[ASSIGNMENT]:
Lines from the records below that contain the word "layer" are to be copied out.
(DATASET ENTRIES)
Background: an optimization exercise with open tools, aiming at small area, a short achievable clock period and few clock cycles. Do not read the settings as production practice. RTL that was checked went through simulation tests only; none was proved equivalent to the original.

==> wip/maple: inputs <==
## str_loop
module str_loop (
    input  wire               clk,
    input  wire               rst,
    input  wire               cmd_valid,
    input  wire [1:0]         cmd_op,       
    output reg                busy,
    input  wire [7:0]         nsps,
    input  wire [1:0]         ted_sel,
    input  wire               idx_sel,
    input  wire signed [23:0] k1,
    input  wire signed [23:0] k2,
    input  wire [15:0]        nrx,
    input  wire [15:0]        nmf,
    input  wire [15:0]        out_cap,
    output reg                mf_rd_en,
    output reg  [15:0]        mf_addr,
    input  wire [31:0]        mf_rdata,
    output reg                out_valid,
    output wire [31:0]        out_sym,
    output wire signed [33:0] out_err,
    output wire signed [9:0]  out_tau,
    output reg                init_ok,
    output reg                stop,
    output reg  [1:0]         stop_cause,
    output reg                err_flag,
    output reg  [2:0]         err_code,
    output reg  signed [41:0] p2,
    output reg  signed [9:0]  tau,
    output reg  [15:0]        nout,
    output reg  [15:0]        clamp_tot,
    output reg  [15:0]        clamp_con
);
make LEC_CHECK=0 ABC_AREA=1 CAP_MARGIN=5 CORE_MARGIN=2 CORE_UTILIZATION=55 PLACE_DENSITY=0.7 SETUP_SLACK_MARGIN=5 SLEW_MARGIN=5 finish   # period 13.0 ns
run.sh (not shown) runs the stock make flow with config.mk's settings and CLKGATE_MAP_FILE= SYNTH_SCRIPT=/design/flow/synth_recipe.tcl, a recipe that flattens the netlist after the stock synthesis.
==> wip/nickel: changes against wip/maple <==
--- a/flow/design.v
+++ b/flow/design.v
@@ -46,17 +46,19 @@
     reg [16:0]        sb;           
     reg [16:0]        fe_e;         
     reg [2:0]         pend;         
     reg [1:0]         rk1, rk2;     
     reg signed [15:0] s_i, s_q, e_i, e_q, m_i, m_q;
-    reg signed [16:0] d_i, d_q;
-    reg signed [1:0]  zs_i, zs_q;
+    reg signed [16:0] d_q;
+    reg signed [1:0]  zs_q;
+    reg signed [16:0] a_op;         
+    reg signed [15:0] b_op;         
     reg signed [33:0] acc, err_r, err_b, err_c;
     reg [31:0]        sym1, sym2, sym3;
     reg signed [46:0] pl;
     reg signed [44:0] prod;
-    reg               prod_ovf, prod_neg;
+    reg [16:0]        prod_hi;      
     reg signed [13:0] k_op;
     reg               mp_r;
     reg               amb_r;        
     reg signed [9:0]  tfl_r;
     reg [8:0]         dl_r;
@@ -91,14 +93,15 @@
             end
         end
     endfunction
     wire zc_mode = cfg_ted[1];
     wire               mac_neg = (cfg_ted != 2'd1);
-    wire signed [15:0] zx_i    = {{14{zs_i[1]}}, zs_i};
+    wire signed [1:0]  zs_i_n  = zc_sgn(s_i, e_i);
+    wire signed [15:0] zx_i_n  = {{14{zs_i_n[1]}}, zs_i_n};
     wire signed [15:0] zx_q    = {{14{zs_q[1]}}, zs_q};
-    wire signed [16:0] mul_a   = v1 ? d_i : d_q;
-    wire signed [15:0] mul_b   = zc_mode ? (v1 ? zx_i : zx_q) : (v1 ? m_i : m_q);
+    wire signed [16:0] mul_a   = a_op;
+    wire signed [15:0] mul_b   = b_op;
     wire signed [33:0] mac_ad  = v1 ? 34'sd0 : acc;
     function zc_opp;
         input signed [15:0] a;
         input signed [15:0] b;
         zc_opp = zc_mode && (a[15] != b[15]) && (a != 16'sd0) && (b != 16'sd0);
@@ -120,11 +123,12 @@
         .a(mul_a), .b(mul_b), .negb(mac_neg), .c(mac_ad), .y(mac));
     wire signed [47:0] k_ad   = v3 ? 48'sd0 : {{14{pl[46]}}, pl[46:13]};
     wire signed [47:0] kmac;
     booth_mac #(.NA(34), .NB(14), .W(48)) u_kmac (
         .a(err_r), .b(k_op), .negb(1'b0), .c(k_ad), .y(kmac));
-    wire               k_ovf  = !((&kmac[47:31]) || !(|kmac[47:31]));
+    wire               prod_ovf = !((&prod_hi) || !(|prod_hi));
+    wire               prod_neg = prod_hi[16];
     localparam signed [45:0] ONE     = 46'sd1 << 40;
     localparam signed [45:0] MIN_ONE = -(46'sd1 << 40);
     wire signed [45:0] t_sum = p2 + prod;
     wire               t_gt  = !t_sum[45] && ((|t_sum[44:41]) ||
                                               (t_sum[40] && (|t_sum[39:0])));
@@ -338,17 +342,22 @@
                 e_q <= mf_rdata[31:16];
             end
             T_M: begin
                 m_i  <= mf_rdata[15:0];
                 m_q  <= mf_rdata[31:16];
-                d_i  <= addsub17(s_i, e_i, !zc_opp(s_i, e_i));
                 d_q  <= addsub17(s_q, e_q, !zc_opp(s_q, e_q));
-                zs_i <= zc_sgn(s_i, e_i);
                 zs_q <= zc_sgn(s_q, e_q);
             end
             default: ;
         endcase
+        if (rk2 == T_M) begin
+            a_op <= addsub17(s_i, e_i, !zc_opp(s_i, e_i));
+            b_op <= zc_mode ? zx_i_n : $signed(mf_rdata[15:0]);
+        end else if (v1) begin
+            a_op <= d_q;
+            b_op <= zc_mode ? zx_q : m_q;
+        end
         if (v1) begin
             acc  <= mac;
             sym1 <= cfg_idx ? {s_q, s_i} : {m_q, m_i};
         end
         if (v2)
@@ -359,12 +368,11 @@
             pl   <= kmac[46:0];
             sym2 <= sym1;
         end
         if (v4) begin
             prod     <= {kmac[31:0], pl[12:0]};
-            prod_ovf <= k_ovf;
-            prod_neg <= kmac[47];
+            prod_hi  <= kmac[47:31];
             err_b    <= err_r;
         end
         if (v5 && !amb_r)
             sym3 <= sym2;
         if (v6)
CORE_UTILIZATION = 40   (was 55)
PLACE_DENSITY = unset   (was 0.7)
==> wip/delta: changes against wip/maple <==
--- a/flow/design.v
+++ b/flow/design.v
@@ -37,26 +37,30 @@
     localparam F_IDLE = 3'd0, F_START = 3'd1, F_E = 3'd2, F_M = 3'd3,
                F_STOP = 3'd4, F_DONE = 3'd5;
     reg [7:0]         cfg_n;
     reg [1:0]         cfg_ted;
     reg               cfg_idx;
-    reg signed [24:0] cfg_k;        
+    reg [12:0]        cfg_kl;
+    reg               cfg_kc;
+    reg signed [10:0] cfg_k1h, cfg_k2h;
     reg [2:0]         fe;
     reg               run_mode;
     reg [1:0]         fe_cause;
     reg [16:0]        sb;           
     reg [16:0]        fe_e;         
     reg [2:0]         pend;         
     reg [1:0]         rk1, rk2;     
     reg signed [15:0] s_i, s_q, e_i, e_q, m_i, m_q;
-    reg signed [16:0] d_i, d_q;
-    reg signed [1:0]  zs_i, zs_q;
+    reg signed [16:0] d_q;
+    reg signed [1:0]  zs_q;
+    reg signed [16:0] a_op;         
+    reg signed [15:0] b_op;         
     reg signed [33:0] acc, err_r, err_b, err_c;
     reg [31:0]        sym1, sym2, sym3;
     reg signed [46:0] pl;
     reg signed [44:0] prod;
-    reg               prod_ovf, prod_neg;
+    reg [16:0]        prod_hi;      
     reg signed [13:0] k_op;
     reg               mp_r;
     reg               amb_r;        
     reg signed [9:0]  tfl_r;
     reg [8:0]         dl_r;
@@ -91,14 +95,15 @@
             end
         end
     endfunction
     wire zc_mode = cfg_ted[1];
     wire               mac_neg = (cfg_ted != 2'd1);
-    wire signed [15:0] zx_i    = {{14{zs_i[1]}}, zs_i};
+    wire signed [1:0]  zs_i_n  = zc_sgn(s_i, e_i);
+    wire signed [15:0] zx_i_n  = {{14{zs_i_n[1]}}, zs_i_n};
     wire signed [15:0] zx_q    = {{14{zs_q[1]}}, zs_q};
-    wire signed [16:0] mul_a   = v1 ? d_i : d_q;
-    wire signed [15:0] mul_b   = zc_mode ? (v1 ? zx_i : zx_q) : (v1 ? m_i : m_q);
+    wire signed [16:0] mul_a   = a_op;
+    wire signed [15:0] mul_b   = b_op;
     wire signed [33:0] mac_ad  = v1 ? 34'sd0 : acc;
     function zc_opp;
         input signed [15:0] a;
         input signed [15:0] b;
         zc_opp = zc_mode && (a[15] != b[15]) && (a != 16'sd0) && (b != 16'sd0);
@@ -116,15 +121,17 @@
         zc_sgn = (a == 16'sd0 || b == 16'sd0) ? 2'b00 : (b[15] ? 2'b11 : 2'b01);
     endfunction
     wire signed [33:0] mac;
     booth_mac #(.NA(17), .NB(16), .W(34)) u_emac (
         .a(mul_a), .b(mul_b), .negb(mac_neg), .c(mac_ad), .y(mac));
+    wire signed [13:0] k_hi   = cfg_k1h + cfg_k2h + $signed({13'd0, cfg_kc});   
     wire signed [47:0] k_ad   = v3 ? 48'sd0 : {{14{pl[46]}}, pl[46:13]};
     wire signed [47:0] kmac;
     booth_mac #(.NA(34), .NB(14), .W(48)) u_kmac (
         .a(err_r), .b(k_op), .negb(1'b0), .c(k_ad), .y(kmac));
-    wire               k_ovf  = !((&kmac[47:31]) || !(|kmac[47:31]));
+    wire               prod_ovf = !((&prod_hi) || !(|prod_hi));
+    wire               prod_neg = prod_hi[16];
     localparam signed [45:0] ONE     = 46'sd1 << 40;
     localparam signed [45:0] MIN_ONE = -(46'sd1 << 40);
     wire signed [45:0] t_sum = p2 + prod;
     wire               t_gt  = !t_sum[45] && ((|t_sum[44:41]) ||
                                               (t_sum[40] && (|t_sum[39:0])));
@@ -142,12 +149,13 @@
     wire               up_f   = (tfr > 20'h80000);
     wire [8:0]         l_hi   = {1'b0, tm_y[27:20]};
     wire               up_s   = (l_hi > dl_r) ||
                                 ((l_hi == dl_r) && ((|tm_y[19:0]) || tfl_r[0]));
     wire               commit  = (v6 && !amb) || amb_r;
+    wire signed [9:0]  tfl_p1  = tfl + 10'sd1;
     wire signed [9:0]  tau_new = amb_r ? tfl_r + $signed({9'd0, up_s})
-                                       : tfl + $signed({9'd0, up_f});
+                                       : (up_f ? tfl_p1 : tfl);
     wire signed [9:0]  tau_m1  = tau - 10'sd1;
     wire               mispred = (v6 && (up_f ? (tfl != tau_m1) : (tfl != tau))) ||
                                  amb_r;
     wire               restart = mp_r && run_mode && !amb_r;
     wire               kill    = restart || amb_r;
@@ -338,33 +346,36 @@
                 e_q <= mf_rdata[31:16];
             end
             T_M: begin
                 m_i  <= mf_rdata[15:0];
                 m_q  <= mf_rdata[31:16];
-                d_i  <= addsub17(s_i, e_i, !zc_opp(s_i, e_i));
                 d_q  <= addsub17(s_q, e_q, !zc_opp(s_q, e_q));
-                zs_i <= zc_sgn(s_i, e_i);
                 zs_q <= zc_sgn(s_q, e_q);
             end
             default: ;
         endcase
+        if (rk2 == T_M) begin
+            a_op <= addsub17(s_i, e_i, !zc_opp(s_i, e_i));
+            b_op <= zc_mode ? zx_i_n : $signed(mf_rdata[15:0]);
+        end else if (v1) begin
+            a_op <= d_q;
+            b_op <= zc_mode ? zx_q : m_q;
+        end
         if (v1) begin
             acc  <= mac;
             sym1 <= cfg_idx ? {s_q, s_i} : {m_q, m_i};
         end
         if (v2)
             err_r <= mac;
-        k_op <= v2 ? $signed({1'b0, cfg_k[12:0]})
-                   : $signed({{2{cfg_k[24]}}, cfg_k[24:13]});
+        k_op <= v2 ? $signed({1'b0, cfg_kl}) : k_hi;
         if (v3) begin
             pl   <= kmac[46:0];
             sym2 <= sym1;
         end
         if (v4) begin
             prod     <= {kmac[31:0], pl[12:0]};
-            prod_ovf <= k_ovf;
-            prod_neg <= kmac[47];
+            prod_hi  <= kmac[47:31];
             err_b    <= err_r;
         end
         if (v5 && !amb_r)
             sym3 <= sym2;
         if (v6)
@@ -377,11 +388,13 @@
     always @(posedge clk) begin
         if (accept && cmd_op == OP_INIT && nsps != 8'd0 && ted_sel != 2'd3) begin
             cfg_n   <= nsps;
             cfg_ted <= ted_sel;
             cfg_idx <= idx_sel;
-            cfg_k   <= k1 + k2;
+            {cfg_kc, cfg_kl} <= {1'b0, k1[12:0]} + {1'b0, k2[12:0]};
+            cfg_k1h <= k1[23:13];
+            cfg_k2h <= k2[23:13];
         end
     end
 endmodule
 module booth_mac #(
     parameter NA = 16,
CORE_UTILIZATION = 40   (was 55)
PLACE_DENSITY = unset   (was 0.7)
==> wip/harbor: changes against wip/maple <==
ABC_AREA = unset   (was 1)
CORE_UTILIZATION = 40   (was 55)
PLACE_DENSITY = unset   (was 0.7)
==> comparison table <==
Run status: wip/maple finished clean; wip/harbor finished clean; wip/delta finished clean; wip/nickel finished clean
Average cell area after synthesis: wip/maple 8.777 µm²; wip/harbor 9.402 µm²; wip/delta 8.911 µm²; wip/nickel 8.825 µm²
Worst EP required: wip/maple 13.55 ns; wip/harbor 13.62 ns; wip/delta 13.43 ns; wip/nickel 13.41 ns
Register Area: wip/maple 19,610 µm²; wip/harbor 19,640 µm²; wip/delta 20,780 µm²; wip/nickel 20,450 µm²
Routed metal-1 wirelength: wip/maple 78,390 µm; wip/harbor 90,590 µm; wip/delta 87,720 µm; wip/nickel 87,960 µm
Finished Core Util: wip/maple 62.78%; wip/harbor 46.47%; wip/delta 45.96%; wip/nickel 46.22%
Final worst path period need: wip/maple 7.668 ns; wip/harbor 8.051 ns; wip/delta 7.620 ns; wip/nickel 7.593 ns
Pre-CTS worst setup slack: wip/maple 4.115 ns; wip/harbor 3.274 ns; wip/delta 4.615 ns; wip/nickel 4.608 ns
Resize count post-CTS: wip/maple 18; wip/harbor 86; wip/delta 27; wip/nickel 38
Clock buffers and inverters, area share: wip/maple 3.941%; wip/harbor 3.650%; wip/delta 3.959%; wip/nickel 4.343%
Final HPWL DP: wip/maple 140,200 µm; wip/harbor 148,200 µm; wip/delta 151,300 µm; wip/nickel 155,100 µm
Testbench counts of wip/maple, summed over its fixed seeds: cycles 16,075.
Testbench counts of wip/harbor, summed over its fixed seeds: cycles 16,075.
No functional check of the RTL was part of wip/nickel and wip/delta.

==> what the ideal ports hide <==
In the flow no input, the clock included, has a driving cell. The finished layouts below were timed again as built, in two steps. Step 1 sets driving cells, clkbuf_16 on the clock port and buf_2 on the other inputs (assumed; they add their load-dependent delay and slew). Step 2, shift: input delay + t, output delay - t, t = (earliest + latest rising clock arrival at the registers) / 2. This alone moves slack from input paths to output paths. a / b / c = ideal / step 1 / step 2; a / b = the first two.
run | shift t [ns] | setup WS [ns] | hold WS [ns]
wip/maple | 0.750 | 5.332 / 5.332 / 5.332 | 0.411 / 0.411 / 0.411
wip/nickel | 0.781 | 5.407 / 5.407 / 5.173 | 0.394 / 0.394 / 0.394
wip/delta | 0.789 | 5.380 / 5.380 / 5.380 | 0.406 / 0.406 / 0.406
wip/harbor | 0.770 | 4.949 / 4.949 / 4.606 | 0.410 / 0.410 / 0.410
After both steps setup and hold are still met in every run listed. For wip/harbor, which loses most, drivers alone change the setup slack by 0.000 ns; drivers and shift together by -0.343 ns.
(End DATASET ENTRIES)
(DATASET ENTRIES)
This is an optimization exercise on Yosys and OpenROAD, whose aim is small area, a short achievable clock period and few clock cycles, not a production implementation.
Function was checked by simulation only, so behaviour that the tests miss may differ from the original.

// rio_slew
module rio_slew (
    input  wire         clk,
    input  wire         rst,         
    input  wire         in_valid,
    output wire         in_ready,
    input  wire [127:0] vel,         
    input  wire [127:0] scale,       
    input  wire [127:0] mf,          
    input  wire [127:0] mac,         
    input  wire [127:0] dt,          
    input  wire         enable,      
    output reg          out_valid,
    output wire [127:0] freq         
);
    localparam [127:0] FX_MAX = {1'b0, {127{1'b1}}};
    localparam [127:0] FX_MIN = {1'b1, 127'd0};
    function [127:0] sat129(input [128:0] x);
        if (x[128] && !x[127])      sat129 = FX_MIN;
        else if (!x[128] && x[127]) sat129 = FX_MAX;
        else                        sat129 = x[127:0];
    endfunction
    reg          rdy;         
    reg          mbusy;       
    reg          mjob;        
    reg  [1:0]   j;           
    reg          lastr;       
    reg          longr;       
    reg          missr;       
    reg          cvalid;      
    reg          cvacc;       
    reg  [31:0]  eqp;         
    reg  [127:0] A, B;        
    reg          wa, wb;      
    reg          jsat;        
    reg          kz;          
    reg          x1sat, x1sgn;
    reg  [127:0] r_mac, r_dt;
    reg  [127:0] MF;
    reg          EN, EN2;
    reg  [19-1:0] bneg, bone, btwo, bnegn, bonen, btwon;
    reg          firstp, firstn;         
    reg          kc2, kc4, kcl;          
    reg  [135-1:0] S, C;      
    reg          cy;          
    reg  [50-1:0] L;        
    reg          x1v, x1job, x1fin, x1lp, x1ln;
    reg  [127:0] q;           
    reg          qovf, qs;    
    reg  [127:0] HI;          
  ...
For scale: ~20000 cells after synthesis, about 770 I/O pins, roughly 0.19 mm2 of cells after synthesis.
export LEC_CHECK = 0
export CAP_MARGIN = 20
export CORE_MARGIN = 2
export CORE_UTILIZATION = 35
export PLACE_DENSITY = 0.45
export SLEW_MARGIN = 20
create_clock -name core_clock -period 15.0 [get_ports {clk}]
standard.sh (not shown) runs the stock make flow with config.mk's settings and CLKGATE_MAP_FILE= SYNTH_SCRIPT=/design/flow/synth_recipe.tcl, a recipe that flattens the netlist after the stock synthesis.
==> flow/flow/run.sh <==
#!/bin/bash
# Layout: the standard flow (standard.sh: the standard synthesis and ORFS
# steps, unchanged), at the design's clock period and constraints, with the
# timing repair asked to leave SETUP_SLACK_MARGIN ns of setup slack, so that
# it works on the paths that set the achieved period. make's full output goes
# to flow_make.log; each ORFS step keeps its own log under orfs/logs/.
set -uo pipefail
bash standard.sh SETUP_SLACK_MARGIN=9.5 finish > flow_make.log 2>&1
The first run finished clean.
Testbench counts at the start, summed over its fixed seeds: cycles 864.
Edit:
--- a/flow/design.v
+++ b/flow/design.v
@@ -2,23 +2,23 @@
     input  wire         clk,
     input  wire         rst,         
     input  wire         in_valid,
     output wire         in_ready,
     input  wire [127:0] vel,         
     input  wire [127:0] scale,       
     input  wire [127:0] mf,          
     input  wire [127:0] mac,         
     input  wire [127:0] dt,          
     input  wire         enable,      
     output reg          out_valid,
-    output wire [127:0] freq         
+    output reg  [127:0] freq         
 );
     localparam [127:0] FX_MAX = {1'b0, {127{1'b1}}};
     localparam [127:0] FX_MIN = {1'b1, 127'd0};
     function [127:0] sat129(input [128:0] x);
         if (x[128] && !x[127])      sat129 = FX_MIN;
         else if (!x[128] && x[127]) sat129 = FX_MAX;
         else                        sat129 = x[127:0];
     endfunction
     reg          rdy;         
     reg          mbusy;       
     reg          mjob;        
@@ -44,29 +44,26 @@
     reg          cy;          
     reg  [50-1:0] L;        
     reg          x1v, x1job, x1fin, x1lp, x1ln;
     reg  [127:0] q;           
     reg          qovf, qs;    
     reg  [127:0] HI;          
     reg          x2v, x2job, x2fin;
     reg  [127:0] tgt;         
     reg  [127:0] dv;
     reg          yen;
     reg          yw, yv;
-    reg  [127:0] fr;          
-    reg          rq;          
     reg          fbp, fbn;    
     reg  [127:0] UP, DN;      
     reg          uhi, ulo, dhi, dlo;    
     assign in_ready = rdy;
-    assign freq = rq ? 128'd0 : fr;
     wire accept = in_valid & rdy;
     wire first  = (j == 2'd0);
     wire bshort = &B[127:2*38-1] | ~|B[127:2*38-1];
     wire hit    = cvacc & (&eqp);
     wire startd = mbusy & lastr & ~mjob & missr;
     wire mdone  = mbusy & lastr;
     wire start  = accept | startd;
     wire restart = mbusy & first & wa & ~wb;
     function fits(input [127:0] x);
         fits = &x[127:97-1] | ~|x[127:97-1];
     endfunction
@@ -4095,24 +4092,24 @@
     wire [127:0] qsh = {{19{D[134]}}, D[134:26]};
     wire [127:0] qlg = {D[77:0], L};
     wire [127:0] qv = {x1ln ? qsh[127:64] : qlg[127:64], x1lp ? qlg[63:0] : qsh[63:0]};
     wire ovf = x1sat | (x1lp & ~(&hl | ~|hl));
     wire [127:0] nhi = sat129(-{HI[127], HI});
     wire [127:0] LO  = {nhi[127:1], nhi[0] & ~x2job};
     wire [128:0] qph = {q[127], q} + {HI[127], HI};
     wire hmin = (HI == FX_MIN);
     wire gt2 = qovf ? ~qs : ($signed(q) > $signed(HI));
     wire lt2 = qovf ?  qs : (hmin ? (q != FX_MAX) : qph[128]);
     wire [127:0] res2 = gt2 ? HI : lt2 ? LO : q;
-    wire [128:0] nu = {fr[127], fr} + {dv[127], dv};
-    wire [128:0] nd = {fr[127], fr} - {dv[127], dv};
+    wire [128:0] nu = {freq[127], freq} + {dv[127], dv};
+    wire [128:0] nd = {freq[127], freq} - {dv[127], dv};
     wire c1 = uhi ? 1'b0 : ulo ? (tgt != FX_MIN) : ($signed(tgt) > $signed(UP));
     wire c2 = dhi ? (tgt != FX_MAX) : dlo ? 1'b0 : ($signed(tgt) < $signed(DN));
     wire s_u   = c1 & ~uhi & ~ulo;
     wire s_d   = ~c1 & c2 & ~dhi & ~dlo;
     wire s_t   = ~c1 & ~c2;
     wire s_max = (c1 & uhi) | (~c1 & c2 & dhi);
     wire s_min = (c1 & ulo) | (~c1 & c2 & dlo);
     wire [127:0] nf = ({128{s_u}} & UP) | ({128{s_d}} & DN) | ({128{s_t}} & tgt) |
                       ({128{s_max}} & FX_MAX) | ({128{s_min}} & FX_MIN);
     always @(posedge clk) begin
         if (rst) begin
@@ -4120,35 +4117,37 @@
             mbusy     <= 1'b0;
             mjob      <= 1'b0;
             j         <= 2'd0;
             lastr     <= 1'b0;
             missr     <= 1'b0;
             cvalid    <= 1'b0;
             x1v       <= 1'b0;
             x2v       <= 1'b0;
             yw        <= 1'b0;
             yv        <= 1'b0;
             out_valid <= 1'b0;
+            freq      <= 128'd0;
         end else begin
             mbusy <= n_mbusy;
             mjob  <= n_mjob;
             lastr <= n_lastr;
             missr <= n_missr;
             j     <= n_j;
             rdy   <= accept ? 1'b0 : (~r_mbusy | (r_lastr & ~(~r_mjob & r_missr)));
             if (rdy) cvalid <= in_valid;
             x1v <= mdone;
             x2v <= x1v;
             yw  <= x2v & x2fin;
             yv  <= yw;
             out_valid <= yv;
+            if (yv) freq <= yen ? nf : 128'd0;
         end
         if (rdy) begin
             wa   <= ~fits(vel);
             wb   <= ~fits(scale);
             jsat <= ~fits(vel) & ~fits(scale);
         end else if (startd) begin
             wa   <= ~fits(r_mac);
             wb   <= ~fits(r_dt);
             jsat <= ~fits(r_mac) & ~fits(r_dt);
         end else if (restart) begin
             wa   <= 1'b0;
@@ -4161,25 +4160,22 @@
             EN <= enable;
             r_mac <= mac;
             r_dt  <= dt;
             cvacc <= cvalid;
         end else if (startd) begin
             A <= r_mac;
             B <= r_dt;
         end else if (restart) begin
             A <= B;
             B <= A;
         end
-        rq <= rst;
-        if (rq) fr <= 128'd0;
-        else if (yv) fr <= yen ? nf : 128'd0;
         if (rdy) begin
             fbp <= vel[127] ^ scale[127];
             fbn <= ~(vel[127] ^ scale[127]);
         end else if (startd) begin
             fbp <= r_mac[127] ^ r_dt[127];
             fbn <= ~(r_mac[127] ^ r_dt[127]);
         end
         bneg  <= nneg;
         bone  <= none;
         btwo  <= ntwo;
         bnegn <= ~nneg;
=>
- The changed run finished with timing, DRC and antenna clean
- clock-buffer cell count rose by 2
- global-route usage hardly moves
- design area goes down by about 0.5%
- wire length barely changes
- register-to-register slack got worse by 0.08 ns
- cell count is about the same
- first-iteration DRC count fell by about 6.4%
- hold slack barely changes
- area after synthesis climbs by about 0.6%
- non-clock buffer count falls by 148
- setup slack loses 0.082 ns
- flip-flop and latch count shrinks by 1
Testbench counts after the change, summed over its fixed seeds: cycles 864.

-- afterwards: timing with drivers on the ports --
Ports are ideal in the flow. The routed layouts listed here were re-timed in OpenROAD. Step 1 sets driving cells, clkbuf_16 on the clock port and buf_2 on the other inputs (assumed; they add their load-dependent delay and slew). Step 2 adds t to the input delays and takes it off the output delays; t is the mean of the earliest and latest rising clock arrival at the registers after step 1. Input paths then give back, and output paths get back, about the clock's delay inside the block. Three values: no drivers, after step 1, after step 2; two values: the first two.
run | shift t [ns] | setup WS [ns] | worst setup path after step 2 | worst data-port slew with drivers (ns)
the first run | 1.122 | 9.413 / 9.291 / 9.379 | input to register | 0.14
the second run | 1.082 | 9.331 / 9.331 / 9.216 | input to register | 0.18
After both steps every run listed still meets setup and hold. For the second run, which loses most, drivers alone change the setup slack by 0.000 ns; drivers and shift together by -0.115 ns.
(End DATASET ENTRIES)
(DATASET ENTRIES)
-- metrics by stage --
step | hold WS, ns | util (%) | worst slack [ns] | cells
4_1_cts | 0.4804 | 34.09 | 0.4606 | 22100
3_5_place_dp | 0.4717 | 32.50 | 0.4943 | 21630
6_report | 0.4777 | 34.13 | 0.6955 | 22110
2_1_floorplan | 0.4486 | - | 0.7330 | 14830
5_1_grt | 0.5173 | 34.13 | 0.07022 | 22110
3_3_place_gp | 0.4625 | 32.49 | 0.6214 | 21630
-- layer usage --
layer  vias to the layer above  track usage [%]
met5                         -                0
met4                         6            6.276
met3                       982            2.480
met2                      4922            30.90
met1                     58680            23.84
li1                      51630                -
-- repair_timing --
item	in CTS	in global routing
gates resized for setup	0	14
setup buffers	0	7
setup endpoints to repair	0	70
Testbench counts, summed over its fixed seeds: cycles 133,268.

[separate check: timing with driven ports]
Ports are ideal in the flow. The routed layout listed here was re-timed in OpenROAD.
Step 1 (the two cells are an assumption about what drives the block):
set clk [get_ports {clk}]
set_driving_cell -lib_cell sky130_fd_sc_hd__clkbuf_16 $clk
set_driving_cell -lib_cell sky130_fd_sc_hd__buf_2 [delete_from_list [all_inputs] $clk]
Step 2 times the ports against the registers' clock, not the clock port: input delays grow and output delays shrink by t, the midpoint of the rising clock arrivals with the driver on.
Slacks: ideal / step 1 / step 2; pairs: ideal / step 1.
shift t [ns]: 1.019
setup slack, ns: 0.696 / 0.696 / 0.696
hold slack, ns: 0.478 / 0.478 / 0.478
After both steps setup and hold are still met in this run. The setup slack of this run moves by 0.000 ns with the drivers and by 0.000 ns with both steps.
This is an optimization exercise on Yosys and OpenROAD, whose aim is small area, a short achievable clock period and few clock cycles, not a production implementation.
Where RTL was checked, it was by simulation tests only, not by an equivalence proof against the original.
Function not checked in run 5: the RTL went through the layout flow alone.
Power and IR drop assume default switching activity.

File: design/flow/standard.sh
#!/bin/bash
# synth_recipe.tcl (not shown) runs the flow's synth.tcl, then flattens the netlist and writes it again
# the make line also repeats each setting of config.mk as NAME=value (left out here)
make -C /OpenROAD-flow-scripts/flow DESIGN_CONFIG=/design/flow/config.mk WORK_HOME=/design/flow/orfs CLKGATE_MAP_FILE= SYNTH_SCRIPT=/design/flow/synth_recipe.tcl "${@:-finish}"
(End DATASET ENTRIES)
[SOLUTION TO THE EXERCISE]:
-- layer usage --
layer  vias to the layer above  track usage [%]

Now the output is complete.